** Dataset entries follows **
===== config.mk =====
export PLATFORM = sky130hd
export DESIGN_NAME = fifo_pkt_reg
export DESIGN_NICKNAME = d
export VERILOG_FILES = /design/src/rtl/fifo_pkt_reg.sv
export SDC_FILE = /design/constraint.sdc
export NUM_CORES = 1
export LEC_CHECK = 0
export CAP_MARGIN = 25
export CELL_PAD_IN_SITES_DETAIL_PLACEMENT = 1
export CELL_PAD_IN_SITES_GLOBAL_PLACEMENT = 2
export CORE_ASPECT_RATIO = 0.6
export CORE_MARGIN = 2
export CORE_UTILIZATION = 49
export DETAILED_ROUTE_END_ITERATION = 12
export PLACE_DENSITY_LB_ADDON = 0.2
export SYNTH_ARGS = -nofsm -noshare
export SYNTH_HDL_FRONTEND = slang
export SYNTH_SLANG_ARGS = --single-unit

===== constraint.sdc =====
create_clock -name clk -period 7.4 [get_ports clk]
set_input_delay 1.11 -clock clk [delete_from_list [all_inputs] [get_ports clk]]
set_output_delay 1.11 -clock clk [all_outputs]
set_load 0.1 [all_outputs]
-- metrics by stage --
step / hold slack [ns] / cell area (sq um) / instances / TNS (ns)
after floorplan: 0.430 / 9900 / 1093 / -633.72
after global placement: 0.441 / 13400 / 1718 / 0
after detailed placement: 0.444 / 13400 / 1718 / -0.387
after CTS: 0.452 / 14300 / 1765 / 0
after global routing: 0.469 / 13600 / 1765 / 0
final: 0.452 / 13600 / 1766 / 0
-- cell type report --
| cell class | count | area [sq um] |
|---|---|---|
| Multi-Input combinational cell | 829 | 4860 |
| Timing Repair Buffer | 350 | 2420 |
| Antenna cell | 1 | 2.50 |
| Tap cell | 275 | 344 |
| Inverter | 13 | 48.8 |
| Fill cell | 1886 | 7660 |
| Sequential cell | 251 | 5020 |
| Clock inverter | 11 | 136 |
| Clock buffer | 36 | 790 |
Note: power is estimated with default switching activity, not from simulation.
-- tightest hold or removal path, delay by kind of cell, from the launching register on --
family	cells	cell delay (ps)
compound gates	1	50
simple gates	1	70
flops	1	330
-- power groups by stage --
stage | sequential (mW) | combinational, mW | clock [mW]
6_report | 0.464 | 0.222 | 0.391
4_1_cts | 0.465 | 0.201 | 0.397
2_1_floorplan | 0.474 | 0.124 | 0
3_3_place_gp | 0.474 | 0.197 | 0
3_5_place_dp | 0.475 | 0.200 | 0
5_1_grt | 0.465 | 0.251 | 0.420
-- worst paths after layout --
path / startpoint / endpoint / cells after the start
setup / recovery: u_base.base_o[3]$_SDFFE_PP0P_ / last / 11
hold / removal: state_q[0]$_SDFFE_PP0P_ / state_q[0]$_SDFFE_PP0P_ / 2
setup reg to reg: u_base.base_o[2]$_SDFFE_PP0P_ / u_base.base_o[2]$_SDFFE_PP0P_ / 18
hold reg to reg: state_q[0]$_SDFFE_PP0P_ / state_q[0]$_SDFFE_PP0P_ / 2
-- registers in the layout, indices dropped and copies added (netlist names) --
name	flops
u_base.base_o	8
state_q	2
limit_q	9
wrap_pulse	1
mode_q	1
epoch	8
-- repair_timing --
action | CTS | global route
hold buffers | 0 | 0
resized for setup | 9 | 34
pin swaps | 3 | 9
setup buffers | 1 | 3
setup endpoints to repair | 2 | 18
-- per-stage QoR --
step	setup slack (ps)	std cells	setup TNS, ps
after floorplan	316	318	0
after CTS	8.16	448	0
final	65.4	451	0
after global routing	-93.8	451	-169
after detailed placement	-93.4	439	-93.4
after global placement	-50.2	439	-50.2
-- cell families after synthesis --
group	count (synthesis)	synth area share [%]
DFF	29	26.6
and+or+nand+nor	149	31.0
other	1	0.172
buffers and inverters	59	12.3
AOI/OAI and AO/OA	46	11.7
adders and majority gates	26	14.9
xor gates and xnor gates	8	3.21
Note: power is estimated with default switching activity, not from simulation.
** End of Dataset entries **
=== Task instructions ===
Scan the records above for the lines holding "-- metrics by" and "3_5_place_dp | 0.475 | 0.200 | 0". Transcribe those two and every line between them word for word, and no others.

=== Response box ===
-- metrics by stage --
step / hold slack [ns] / cell area (sq um) / instances / TNS (ns)
after floorplan: 0.430 / 9900 / 1093 / -633.72
after global placement: 0.441 / 13400 / 1718 / 0
after detailed placement: 0.444 / 13400 / 1718 / -0.387
after CTS: 0.452 / 14300 / 1765 / 0
after global routing: 0.469 / 13600 / 1765 / 0
final: 0.452 / 13600 / 1766 / 0
-- cell type report --
| cell class | count | area [sq um] |
|---|---|---|
| Multi-Input combinational cell | 829 | 4860 |
| Timing Repair Buffer | 350 | 2420 |
| Antenna cell | 1 | 2.50 |
| Tap cell | 275 | 344 |
| Inverter | 13 | 48.8 |
| Fill cell | 1886 | 7660 |
| Sequential cell | 251 | 5020 |
| Clock inverter | 11 | 136 |
| Clock buffer | 36 | 790 |
Note: power is estimated with default switching activity, not from simulation.
-- tightest hold or removal path, delay by kind of cell, from the launching register on --
family	cells	cell delay (ps)
compound gates	1	50
simple gates	1	70
flops	1	330
-- power groups by stage --
stage | sequential (mW) | combinational, mW | clock [mW]
6_report | 0.464 | 0.222 | 0.391
4_1_cts | 0.465 | 0.201 | 0.397
2_1_floorplan | 0.474 | 0.124 | 0
3_3_place_gp | 0.474 | 0.197 | 0
3_5_place_dp | 0.475 | 0.200 | 0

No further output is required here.